▶ _Exercise description_:
Lines from the line with "## cell families after synthesis" to the line with "tap,324,405" in the entries below, and only those, must be output exactly, with both ends included.

▶ _Given data_:
━━━━━━

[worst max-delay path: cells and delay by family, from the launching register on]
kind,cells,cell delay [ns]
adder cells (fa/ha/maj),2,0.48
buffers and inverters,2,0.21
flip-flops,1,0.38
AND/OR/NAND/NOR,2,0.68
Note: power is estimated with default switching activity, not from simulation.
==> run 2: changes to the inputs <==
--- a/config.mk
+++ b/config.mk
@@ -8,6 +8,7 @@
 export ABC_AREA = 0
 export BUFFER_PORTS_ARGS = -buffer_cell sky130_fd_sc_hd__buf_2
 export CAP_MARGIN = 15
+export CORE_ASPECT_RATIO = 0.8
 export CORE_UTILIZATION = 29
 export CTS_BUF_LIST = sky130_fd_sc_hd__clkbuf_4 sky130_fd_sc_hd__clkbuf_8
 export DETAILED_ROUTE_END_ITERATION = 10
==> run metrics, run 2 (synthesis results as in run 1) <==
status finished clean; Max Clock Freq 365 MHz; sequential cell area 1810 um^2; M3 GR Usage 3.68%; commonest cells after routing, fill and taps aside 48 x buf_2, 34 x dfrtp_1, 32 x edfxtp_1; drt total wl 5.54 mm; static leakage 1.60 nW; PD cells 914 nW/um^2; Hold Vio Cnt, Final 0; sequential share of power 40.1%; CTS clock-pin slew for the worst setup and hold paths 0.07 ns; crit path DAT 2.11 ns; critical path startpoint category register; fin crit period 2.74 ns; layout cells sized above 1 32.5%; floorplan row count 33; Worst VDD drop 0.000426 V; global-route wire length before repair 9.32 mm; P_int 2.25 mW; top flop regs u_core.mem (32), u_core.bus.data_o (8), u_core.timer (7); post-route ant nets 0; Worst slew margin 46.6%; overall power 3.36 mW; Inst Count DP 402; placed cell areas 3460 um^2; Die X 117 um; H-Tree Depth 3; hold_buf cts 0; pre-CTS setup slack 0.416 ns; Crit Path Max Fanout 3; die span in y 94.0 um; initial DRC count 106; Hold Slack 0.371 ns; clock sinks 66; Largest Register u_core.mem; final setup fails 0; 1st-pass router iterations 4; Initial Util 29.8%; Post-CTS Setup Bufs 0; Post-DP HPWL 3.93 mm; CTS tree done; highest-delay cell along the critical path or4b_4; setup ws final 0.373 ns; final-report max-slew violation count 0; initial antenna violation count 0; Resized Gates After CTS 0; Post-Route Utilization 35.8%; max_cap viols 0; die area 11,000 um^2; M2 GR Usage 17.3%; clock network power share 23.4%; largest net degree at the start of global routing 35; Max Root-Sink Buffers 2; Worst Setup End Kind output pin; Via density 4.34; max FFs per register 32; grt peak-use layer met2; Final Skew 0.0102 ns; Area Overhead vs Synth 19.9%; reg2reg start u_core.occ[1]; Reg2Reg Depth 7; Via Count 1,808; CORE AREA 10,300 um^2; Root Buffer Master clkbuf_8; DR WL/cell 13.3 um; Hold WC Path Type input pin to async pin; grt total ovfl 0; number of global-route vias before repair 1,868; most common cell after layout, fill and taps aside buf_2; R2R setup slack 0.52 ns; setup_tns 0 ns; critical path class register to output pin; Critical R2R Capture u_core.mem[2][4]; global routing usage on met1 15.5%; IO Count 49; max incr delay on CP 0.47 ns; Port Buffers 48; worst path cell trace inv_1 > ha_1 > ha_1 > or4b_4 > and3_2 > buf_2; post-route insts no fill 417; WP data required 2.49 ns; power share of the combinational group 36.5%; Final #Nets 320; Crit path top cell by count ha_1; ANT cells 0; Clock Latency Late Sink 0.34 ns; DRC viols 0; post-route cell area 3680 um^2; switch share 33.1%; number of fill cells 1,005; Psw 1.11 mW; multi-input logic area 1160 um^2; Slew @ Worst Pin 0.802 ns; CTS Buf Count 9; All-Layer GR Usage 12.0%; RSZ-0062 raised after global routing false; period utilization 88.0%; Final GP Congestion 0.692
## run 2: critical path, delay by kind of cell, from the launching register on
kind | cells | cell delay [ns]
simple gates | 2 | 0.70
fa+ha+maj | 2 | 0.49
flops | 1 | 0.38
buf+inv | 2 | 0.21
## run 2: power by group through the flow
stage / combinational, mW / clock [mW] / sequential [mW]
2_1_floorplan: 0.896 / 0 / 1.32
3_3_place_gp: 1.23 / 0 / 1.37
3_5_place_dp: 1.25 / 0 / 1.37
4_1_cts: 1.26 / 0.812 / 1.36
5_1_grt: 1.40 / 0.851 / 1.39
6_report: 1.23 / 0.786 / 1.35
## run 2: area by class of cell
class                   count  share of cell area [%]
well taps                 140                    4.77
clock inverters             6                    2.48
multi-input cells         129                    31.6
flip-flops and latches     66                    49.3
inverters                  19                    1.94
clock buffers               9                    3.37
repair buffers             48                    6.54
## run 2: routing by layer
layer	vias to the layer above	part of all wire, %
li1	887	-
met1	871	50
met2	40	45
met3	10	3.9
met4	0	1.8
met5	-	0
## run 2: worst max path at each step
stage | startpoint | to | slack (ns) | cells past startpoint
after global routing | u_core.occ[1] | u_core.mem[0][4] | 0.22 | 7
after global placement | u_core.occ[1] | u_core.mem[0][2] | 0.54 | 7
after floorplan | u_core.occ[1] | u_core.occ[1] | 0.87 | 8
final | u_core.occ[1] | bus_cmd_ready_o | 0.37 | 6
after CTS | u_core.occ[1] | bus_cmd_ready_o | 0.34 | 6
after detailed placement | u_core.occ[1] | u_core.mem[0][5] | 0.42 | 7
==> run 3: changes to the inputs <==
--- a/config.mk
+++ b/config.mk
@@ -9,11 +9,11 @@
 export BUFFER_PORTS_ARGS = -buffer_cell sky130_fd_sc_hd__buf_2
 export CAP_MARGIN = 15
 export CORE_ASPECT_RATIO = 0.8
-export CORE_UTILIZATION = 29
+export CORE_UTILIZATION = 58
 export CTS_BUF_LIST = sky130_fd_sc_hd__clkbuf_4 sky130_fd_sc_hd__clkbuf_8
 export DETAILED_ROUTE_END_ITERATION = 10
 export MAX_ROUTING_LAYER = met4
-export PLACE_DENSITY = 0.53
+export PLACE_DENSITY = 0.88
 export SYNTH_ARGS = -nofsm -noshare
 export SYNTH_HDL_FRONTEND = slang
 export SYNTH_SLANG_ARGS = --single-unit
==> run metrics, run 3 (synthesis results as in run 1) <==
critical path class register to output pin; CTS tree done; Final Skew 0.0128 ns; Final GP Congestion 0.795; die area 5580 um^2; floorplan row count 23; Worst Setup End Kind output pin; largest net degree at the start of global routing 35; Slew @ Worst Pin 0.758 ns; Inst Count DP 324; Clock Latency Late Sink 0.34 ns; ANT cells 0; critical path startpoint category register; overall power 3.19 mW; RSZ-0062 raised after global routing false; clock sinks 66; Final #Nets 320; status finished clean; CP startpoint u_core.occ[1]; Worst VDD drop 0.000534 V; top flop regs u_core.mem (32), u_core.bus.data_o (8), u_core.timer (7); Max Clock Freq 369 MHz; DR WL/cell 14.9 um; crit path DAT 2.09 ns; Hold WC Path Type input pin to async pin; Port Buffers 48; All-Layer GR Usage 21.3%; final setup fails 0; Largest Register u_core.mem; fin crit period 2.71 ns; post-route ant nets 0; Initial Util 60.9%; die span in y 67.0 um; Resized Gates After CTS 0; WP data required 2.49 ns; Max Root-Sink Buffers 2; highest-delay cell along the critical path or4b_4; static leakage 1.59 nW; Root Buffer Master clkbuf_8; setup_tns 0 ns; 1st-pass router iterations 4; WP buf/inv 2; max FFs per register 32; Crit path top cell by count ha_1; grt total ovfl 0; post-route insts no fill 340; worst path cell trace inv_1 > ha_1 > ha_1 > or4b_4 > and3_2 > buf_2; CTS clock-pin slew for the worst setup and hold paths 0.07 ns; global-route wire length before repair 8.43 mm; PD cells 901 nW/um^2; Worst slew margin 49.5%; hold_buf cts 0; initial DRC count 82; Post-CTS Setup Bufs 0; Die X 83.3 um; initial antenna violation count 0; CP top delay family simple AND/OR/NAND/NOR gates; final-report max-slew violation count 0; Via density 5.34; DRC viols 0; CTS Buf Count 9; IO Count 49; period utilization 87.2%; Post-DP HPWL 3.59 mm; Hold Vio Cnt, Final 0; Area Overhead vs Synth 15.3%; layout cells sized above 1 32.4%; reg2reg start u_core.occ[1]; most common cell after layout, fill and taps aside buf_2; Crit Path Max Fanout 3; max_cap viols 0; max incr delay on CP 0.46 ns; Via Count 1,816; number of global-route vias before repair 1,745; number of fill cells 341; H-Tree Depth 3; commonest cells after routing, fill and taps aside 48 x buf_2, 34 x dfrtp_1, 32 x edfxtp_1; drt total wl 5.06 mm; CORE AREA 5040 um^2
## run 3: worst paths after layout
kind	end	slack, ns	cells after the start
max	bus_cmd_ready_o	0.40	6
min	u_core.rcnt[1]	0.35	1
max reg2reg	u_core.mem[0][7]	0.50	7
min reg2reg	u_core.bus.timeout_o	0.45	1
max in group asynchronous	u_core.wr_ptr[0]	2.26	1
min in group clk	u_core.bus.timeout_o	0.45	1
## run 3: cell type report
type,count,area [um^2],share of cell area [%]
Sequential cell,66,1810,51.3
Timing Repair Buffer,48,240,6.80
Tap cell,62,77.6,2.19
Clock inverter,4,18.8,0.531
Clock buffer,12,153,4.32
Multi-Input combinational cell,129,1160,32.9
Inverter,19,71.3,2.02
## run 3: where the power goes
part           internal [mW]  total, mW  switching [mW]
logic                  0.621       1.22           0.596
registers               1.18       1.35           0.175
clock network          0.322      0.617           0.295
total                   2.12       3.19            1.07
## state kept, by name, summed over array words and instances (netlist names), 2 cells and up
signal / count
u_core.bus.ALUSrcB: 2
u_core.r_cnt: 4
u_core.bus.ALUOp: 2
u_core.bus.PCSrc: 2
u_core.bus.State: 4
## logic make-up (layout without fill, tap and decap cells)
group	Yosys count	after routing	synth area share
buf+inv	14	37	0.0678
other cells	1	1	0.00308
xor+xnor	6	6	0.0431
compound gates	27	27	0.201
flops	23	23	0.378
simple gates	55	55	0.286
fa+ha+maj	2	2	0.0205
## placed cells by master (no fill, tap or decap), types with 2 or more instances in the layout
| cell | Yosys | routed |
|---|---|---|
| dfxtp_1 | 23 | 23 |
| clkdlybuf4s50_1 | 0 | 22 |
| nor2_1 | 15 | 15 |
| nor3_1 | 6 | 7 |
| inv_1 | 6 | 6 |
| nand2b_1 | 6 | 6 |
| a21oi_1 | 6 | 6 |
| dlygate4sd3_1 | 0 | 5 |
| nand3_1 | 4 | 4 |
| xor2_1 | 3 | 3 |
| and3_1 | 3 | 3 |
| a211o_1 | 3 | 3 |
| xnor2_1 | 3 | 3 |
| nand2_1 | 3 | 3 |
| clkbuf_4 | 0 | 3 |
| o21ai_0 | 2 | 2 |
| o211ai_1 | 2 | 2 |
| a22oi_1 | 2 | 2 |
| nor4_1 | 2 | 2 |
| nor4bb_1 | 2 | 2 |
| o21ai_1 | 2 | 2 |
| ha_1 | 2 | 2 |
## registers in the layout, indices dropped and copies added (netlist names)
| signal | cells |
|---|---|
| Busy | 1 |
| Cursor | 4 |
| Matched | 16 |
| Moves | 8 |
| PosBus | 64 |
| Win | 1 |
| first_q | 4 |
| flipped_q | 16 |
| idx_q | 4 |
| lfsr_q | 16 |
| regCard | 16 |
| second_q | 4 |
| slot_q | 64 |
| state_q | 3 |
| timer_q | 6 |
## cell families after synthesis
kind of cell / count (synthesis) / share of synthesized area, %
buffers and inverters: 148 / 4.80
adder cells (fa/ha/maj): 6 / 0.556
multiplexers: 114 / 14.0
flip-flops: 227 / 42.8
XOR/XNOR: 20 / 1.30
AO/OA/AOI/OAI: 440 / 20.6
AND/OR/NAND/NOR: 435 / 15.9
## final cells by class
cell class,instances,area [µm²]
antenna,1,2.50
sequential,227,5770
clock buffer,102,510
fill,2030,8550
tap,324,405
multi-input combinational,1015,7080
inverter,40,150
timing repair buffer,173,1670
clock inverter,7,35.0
===== config.mk =====
export PLATFORM = sky130hd
export DESIGN_NAME = serial_pattern_tx
export DESIGN_NICKNAME = d
export VERILOG_FILES = /design/src/rtl/serial_tx_pkg.sv /design/src/rtl/serial_pattern_tx.sv
export SDC_FILE = /design/constraint.sdc
export NUM_CORES = 1
export LEC_CHECK = 0
export ABC_AREA = 0
export CORE_MARGIN = 2
export CORE_UTILIZATION = 38
export DETAILED_ROUTE_END_ITERATION = 16
export PLACE_DENSITY = 0.65
export SYNTH_ARGS = -nofsm -noshare
export SYNTH_HDL_FRONTEND = slang
export SYNTH_SLANG_ARGS = --single-unit

===== constraint.sdc =====
create_clock -name clk -period 2.3 [get_ports clk]
set_input_delay 0.69 -clock clk [delete_from_list [all_inputs] [get_ports clk]]
set_output_delay 0.69 -clock clk [all_outputs]
set_load 0.02 [all_outputs]

===== src/rtl/serial_tx_pkg.sv =====
// Shared types and helpers for the serial pattern transmitter.
package serial_tx_pkg;

  typedef enum logic [1:0] {
    IDLE  = 2'd0,
    SHIFT = 2'd1,
    GAP   = 2'd2
  } state_t;

  // Width of a counter that must hold values 0..n, never narrower than one bit.
  function automatic int cnt_w(input int n);
    return (n < 1) ? 1 : $clog2(n + 1);
  endfunction

endpackage
### config.mk
export PLATFORM = sky130hd
export DESIGN_NAME = hqm_rcfwl_gclk_mesh_seq
export DESIGN_NICKNAME = d
export VERILOG_FILES = /design/src/rtl/hqm_rcfwl_gclk_mesh_seq.sv
export SDC_FILE = /design/constraint.sdc
export NUM_CORES = 1
export LEC_CHECK = 0
export CAP_MARGIN = 40
export CELL_PAD_IN_SITES_DETAIL_PLACEMENT = 0
export CELL_PAD_IN_SITES_GLOBAL_PLACEMENT = 2
export CORE_MARGIN = 4
export CORE_UTILIZATION = 32
export CTS_CLUSTER_SIZE = 28
export DETAILED_ROUTE_END_ITERATION = 8
export GPL_ROUTABILITY_DRIVEN = 0
export HOLD_SLACK_MARGIN = 0.05
export PLACE_DENSITY_LB_ADDON = 0.15
export REMOVE_ABC_BUFFERS = 1
export SYNTH_ARGS = -nofsm -noshare
export SYNTH_HDL_FRONTEND = slang
export SYNTH_SLANG_ARGS = --single-unit
### constraint.sdc
create_clock -name clk -period 1.7 [get_ports clk]
set_clock_uncertainty 0.15 [all_clocks]
set_input_delay 0.255 -clock clk [delete_from_list [all_inputs] [get_ports clk]]
set_output_delay 0.255 -clock clk [all_outputs]
set_load 0.005 [all_outputs]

━━━━━━

▶ _Task result_:
## cell families after synthesis
kind of cell / count (synthesis) / share of synthesized area, %
buffers and inverters: 148 / 4.80
adder cells (fa/ha/maj): 6 / 0.556
multiplexers: 114 / 14.0
flip-flops: 227 / 42.8
XOR/XNOR: 20 / 1.30
AO/OA/AOI/OAI: 440 / 20.6
AND/OR/NAND/NOR: 435 / 15.9
## final cells by class
cell class,instances,area [µm²]
antenna,1,2.50
sequential,227,5770
clock buffer,102,510
fill,2030,8550
tap,324,405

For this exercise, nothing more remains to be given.